I eventually found a post on the Arch forums from 2012 which noted a similar problem. The fix was to downgrade GlibC.

Running "yum downgrade glibc*" and rebooting fixed the problem.

I was able to reproduce this by re-running the updates.

Affects 2 machines on commercial/commodity hardware both.

RHEL 6.4 x86_64
2.6.32-358.14.1.el6.x86_64

Comment 2 Carlos O'Donell 2013-07-18 22:29:19 UTC
Which glibc version are you running and which one did you upgrade to?

Is your system virtual? If yes, what kernel is the host running?

The Arch Linux problem was due to an incompatibility with the OpenVZ kernel, and the VPS glibc shiped by the OpenVZ team and the statfs64 f_flags field passed from the kernel to glibc i.e. the kernel was too old for the glibc which assumed f_flags were valid.

You should not have that kind of incompatibility between a RHEL kernel and a RHEL glibc.

Comment 3 steve_ovens@linux.com 2013-07-19 01:25:34 UTC
Neither system is virtual.
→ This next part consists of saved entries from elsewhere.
==> config.mk <==
export PLATFORM = sky130hd
export DESIGN_NAME = packResultCollector
export DESIGN_NICKNAME = d
export VERILOG_FILES = /design/src/gbufPkg.sv /design/src/packerPkg.sv /design/src/packResultCollector.sv
export SDC_FILE = /design/constraint.sdc
export NUM_CORES = 1
export LEC_CHECK = 0
export BUFFER_PORTS_ARGS = -buffer_cell sky130_fd_sc_hd__buf_2
export CAP_MARGIN = 40
export CORE_AREA = 2 2 118 120
export DETAILED_ROUTE_END_ITERATION = 8
export DIE_AREA = 0 0 120 122
export MAX_ROUTING_LAYER = met4
export PLACE_DENSITY_LB_ADDON = 0.25
export SETUP_SLACK_MARGIN = 0.5
export SYNTH_ARGS = -nofsm -noshare
export SYNTH_HDL_FRONTEND = slang
export SYNTH_SLANG_ARGS = --single-unit
export TNS_END_PERCENT = 100
==> constraint.sdc <==
create_clock -name clk -period 2.2 [get_ports clk]
set_clock_uncertainty 0.2 [all_clocks]
set_input_delay 0.22 -clock clk [delete_from_list [all_inputs] [get_ports clk]]
set_output_delay 0.22 -clock clk [all_outputs]
set_load 0.1 [all_outputs]
==> src/gbufPkg.sv <==
/* Activation buffer geometry */

package gbufPkg;

    // ========================================
    // Buffer geometry defaults
    // ========================================

    // Byte address into the global activation buffer
    // 8 bits give 256 bytes of storage
    parameter int AddrWidthDef = 8;

    // One activation element per buffer entry
    parameter int DataWidthDef = 8;        // Byte wide

endpackage

==> src/packerPkg.sv <==
/* Lane packer defaults and state */

package packerPkg;

    // ========================================
    // Packing geometry
    // ========================================

    parameter int NumDataDef  = 4;         // Bytes per packed word
    parameter int NumLanesDef = 4;         // PE lanes fed by the reader

    // ========================================
    // Packer FSM encoding
    // ========================================

    // Read is the request level seen by the reader
    typedef enum logic {
        Idle = 1'b0,                       // Waiting for a start pulse
        Read = 1'b1                        // Fetching bytes from the buffer
    } packState_t;

endpackage

==> src/packResultCollector.sv <==
/* Packed word result collector */

`timescale 1ns/1ps

module packResultCollector #(
    parameter int NumLanes  = packerPkg::NumLanesDef,
    parameter int NumData   = packerPkg::NumDataDef,
    parameter int DataWidth = gbufPkg::DataWidthDef,
    localparam int LaneW    = (NumLanes > 1) ? $clog2(NumLanes) : 1,
    localparam int WordW    = NumData * DataWidth
) (
    input  logic                      clk,
    input  logic                      rst_n,
    input  logic [NumLanes-1:0]       NearFnhPacker,  // Per-lane finish pulse
    input  logic [NumLanes*WordW-1:0] DatPacker,      // Lane 0 in low slice
    output logic                      ResultValid,    // One-cycle pulse
    output logic [LaneW-1:0]          ResultLane,
    output logic [WordW-1:0]          ResultData
);

    // ========================================
    // Capture
    // ========================================

    logic [NumLanes-1:0] finDly;                  // Word final this cycle
    logic [NumLanes-1:0] pending;
    logic [WordW-1:0]    slot [NumLanes];

    logic                pickValid;
    logic [LaneW-1:0]    pickIdx;

    always_ff @(posedge clk or negedge rst_n) begin
        if (!rst_n) begin
            finDly <= '0;
        end else begin
            finDly <= NearFnhPacker;
        end
    end

    always_ff @(posedge clk) begin
        for (int i = 0; i < NumLanes; i++) begin
            if (finDly[i]) begin
                slot[i] <= DatPacker[i*WordW +: WordW];
            end
        end
    end

    // ========================================
    // Emit lowest pending lane
    // ========================================

    // Descending scan leaves the lowest pending index
    always_comb begin
        pickValid = 1'b0;
        pickIdx   = '0;
        for (int i = NumLanes - 1; i >= 0; i--) begin
            if (pending[i]) begin
                pickValid = 1'b1;
                pickIdx   = LaneW'(i);
            end
        end
    end

    always_ff @(posedge clk or negedge rst_n) begin
        if (!rst_n) begin
            pending     <= '0;
            ResultValid <= 1'b0;
        end else begin
            for (int i = 0; i < NumLanes; i++) begin
                if (finDly[i]) begin
                    pending[i] <= 1'b1;
                end else if (pickValid && (pickIdx == LaneW'(i))) begin
                    pending[i] <= 1'b0;    // Emitted this cycle
                end
            end
            ResultValid <= pickValid;
        end
    end

    always_ff @(posedge clk) begin
        if (pickValid) begin
            ResultLane <= pickIdx;
            ResultData <= slot[pickIdx];
        end
    end

endmodule

### Yosys cells after proc, flatten, opt, wreduce, memory -nomap -nowiden

Memories as Yosys holds them, arrays and structs flattened. A register that Yosys moved wholly into a read port is not among the register bits.
Cells that the tools add are included.

* memories: 1
* register bits after elaboration: 11
* bits in writable memories: 128
* output and inout bits: 35
* input port bits: 134
* logic and storage cells: 44

* eq/ne operators: 3
* multiplexer cells: 24
* reductions and logical operators: 9

Memory list
* slot: words 4, width 32, read ports 1, clocked after memory_dff 1, wr ports 4, RTL line packResultCollector.sv:27 `logic [WordW-1:0] slot [NumLanes];`

Operator list (number)
* $mux W1: 20
* $mux W2: 4
* $reduce_bool A2 Y1: 4
* $eq A2 B2 Y1 const B: 2
* $logic_and A1 B1 Y1: 4
* $eq A2 B1 Y1 const B: 1
* $logic_not A2 Y1: 1

### Depth between registers and ports, before layout

* depth after elaboration: 8
* depth in mapped cells: 6

### Worst setup path before layout

No wires, ideal clock.

* kind: reg2reg
* start point: reg pending[2]
* end point: reg ResultData[0] (read register of slot) (enable)
* setup slack: 41 ps
* stages on the path, launching flop included: 5
* arrival time: 1567 ps
* data required time: 1608 ps
* buffers on the path: 2
* cell sequence: dfrtp_1 > buf_6 > clkbuf_1 > nor2_1 > nand2_1

* cells in the longest elaborated chain, start to end: 3
* elaborated cells between the ends (all ways): 6
* classes of those cells: 6 x mux

RTL lines
* from (decl): RTL line packResultCollector.sv:26 `logic [NumLanes-1:0] pending;`
* from (signal assigned): RTL line packResultCollector.sv:66 `pending <= '0;`
* from (signal, indexed assignment): RTL line packResultCollector.sv:71 `pending[i] <= 1'b1;`
* from (signal, indexed assignment): RTL line packResultCollector.sv:73 `pending[i] <= 1'b0;`
* $mux W1 (3 in a row): RTL line packResultCollector.sv:57 `if (pending[i]) begin`
* net pickValid: RTL line packResultCollector.sv:29 `logic pickValid;`
* to (decl): RTL line packResultCollector.sv:18 `output logic [WordW-1:0] ResultData`

The timed path passes the listed nets, and every way through them passes these cells.
A chain may end at the register's enable or synchronous reset.

### Worst setup path in the final report

* start point: reg pending[3]
* end point: reg ResultData[29] (read register of slot) (data pin)

* cells in the longest elaborated chain, start to end: 4
* elaborated cells between the ends (all ways): 8
* classes of those cells: 8 x mux

RTL lines (RTL line)
* $mux W2 / $mux W1 (equally long branches) (4 in a row): packResultCollector.sv:57

Several ways; a longest one is shown, not always the timed one.

==> results.md <==
- Status: finished clean
- Pre-antenna DRT Iters: 4
- Share of the synthesized area in the top cell type: about four fifths
- Clk sinks: about 170
- Area contributors post-synth: edfxtp_1 78%, a221o_1 5.2%, a22o_1 4.5%
- Max Cap Viol: 0
- Pin count of the biggest net entering global routing: 36
- Final instance area: ~9200 um^2
- Initial Util: between 40% and 50%
- Max VDD drop: approximately 850 uV
- Vias in the first global route: ~4500
- DR DRC count: 0
- Vias: about 4200
- Top cells by count, synth: 162 x edfxtp_1, 32 x a21oi_1, 32 x a221o_1, 32 x a22o_1, 32 x inv_1
- Total CTS buffers: 17
- Period minus WS final: roughly 1.7 ns
- H-tree Lvls: 4
- Kind of start point of the critical path: register
- Worst path cell trace: nor2b_4 -> buf_12 -> a221o_1 -> a22o_1
- Critical Path AT: roughly 1.6 ns
- Core area: approximately 14000 um^2
- Async SR Flop Fraction: under 10%
- Flop2flop setup slack: 0.53 ns
- Endpoint type of the worst setup path: register
- Post-Route WL: 15.2 mm
- Final-report hold violation count: 0
- Critical path class: register to register
- FMAX: 599 MHz
- Crit-path max cell delay: a little over 0.4 ns
- Final core utilization: just under 70%
- WL per Instance: ~18 um
- Hpwl dp: about 8.5 mm
- Crit share post-route: approximately 76%
- Post-route setup TNS: 0 ns
- CP Max Fanout: 21
- RSZ-0062 raised after global routing: true
- P_leak: roughly 3.8 nW
- Cell Pwr Density: approximately 860 nW/um^2
- Slowest cell on crit path: dfrtp_1
- Via-to-Cell Ratio: between 4 and 5
- Most frequent cell after synthesis: edfxtp_1
- Antenna Nets Post-Route: 0
- Yosys Warn Count: 0
- Yosys cell types: 18
- ANT cells: 0
- GRT Total Usage: 22.3%
- Die H: ~120 um
- Pre-CTS WS: between 0.4 and 0.5 ns
- Synthesized area: between 6000 and 7000 um^2
- Final setup margin: about 0.53 ns
- Reg clk slew, reported paths: approximately 0.070 ns
- Pins Over Slew Limit: 0
- Cell Rows: 43
- Gate Count Post-Synth: about 340
- Flops & latches, synth: about 170
- Area Overhead vs Synth: 48.9%
- Fillers: just over 900
- Syn Area/Cell: between 15 and 20 um^2
- Die width: roughly 120 um
- PortBufs: 168
- DR iter-0 viols: 368
- Worst Max-Slew Pin Slew: slightly above 0.8 ns
- Final Net Count: 783
- Worst-skew pair later-pin latency: ~0.43 ns
- Layout cells sized above 1: 33.7%
- Area after DPL: about 7300 um^2
- CP required: 2.17 ns
- Max-slew headroom: between 40% and 50%
- First-pass GRT wire length: about 23 mm
- Clock buffer depth: 2
- DIE AREA: 14600 um^2
- Global route overflow: 0
- Setup-failing EPs final: 0
- Root Driver: clkbuf_16
- Initial antenna violation count: 0
- TritonCTS clock tree: done
- EDFF count, synth: between 150 and 200
- Dominant cell type by area after synthesis: edfxtp_1
- Worst hold slack: between 0.2 and 0.25 ns
- Ys flop type: edfxtp_1
- Boundary Pins: ~170
- Hold/Removal Path Class: input pin to register
- Sequential area share after synthesis: roughly 82%
- RePlAce Congestion: slightly below 0.8
- Syn Nets: approximately 470
-- cell type report --
cell class                      instances  area, um^2  share of cell area, %
Sequential cell                       171        5100                   55.1
Clock inverter                         14         149                   1.61
Timing Repair Buffer                  317        2360                   25.6
Tap cell                              180         225                   2.44
Multi-Input combinational cell        110         861                   9.31
Clock buffer                           18         429                   4.64
Inverter                               32         120                   1.30
-- state kept, by name, summed over array words and instances (netlist names) --
name	count
slot	128
ResultData	32
finDly	4
pending	4
ResultLane	2
ResultValid	1
-- report_power, final --
group	switching (mW)	internal, mW
combinational	0.713	0.406
sequential	0.103	3.80
clock	1.23	1.67
total	2.05	5.87
-- critical path, delay by kind of cell (launching register included) --
kind,cells,cell delay [ns]
buffers and inverters,1,0.16
and+or+nand+nor,1,0.16
DFF,1,0.41
AOI/OAI and AO/OA,2,0.49
-- cells by family (layout without fill, tap and decap cells) --
family          after synthesis  after routing  synth area share (%)
flops                       171            171                  82.0
compound gates               99             99                  12.6
buf+inv                      57            381                  4.57
simple gates                 11             11                 0.906
-- what timing repair did --
item                       4_1_cts  5_1_grt
gates resized for setup          1        6
setup endpoints to repair       13       66
hold buffers                   134        0
buffers inserted                 0        3
pin swaps                        0        0
hold endpoints to repair       141        0
-- path summary, 6_finish.rpt --
| path | startpoint | to | cells after the start |
|---|---|---|---|
| worst min register to register | slot[0][10] | ResultData[10] | 1 |
| worst max-delay path | pending[3] | ResultData[29] | 4 |
| worst min-delay path | NearFnhPacker[1] | finDly[1] | 2 |
| max in group asynchronous | rst_n | pending[1] | 3 |
| min in group asynchronous | rst_n | ResultValid | 3 |
| worst max register to register | pending[3] | ResultData[29] | 4 |
-- per-stage QoR --
step	instances	power (mW)
final	842	7.92
after global routing	842	8.17
after CTS	839	7.95
after detailed placement	673	4.88
after global placement	673	4.86
after floorplan	338	4.60
-- per-layer routing --
layer	up-vias	track usage, %	part of all wire, %
met5	-	-	0
met3	24	3.75	4.1
met2	138	40.7	56
li1	1964	-	-
met4	0	9.71	2.0
met1	2030	23.8	38
-- cells in the final DEF (no fill, tap or decap), drive strengths merged --
master,n
a21o,1
a21oi,32
a221o,32
a22o,32
buf,183
bufinv,2
clkbuf,18
clkinv,7
clkinvlp,4
dfrtp,9
dlygate4sd3,134
edfxtp,162
inv,33
nand2,1
nand2b,2
nor2,4
nor2b,1
nor3,2
o21ai,1
o31ai,1
or2,1
Note: power is estimated with default switching activity, not from simulation.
Both are on physical hardware, my appologies when I said commercial commodity hardware I was trying to say they are on phyiscal hardware.
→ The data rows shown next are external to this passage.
$ cat config.mk
export PLATFORM = sky130hd
export DESIGN_NAME = divsqrt_top
export DESIGN_NICKNAME = d
export VERILOG_FILES = /design/src/common/divsqrt_pkg.sv /design/src/hw/divsqrt_pipe_regs.sv /design/src/hw/divsqrt_ctrl.sv /design/src/iter_engine/iter_divsqrt.sv /design/src/hw/divsqrt_top.sv
export VERILOG_INCLUDE_DIRS = /design/src /design/src/common
export SDC_FILE = /design/constraint.sdc
export NUM_CORES = 1
export LEC_CHECK = 0
export BUFFER_PORTS_ARGS = -buffer_cell sky130_fd_sc_hd__buf_2
export CAP_MARGIN = 40
export CORE_UTILIZATION = 30
export CTS_BUF_LIST = sky130_fd_sc_hd__clkbuf_4
export DETAILED_ROUTE_END_ITERATION = 6
export GPL_TIMING_DRIVEN = 0
export HOLD_SLACK_MARGIN = 0.06
export PLACE_DENSITY_LB_ADDON = 0.15
export SLEW_MARGIN = 20
export SYNTH_ARGS = -nofsm -noshare
export SYNTH_HDL_FRONTEND = slang
export SYNTH_SLANG_ARGS = --single-unit
$ cat constraint.sdc
create_clock -name clk_i -period 5.65 [get_ports clk_i]
set_clock_uncertainty 0.2 [all_clocks]
set_input_delay 0.8475 -clock clk_i [delete_from_list [all_inputs] [get_ports clk_i]]
set_output_delay 0.8475 -clock clk_i [all_outputs]
set_load 0.005 [all_outputs]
I do not recall what version of glibc I was running but I can provide the version that was upgraded to and the version that was downgraded to (and is at currently) tomorrow.

I did read the Arch report and realized it had to do with a hosted machine, but I was grasping at straws at the point which I found that.
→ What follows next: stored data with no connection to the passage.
$ cat config.mk
export PLATFORM = sky130hd
export DESIGN_NAME = txn_control
export DESIGN_NICKNAME = d
export VERILOG_FILES = /design/src/common/cc_pkg.sv /design/src/txn_control.sv
export VERILOG_INCLUDE_DIRS = /design/src /design/src/common
export SDC_FILE = /design/constraint.sdc
export NUM_CORES = 1
export LEC_CHECK = 0
export BUFFER_PORTS_ARGS = -buffer_cell sky130_fd_sc_hd__buf_2
export CORE_AREA = 2 2 668 670
export CTS_CLUSTER_SIZE = 25
export DETAILED_ROUTE_END_ITERATION = 7
export DIE_AREA = 0 0 670 672
export GPL_TIMING_DRIVEN = 1
export SYNTH_ARGS = -nofsm -noshare
export SYNTH_HDL_FRONTEND = slang
export SYNTH_SLANG_ARGS = --single-unit
$ cat constraint.sdc
create_clock -name clk -period 18.8 [get_ports clk]
set_clock_uncertainty 0.1 [all_clocks]
set_input_delay 2.82 -clock clk [delete_from_list [all_inputs] [get_ports clk]]
set_output_delay 2.82 -clock clk [all_outputs]
set_load 0.02 [all_outputs]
Comment 4 Carlos O'Donell 2013-07-19 03:23:48 UTC
(In reply to steve_ovens from comment #3)
> Neither system is virtual. Both are on physical hardware, my appologies when
> I said commercial commodity hardware I was trying to say they are on
> phyiscal hardware.
> 
> I do not recall what version of glibc I was running but I can provide the
> version that was upgraded to and the version that was downgraded to (and is
> at currently) tomorrow.
> 
> I did read the Arch report and realized it had to do with a hosted machine,
> but I was grasping at straws at the point which I found that.

The problem reported for Arch could happen with you also, but it would require that you rebuild the kernel without f_flags support, or that glibc mis-detects that support. Therefore I'd like to know exactly what versions of glibc you moved between.

Also if it is an f_flags issue the filesystem will *appear* to be mounted read only, but it will actually be writable as the kernel mounted it correctly but userspace misreports it as read only.

So in summary:
* Please provide the versions of glibc.
* Please try to write to the read only filesystem.

Comment 5 steve_ovens@linux.com 2013-07-19 11:00:22 UTC
based on yum.log I moved from glibc

2.12-1.107.el6

To

2.12.1.107.el6_4.2


Additionally I moved between these kernel versions:

2.6.32-358.11.1.el6.x86_64

to

2.6.32-358.14.1.el6.x86_64

As for the read only file system, it was definitely readonly. What prompted the investigation was during the boot system there were a bunch of errors which said things like

"Cannot write pid to /var/lock/subsys/xxx read only file system"

The partition setup is as follows:

Regular partitions:

/boot

LVM:

/
/tmp
/home
/var


Given this, I thought there was a problem with the /var LVM. I disabled /var in /etc/fstab and then attempted to copy the information from the var LVM directly onto the root partition. I had to 

mount -o remount,rw /

before I was able to. Again thinking this was a side effect of a problem with /var, I rebooted and had the same result, failed to write pids into /var

If I boot into single user mode and remount the file system as rw, then 

vgchange -ay
mount -a
init 3

The system works as expected. However regular boot produced the same problem, all file systems were readonly.


After downgrading glibc and reboot file systems mount normally again. I did not compile these kernels myself, they came from the official repo.

Comment 6 Carlos O'Donell 2013-07-19 16:08:00 UTC
If the filesystem is actually mounted RO then something is going on in the startup process.

You will need to debug your startup to determine why and when everything gets flipped into RO mode.

The reason for being in RO mode will give us a hint to what might be wrong.

What your system bootup (dmesg) say? What do your logs say about why the fs was mounted RO? Or not remounted RW?

This ticket does not yet conclusively point at a glibc issue.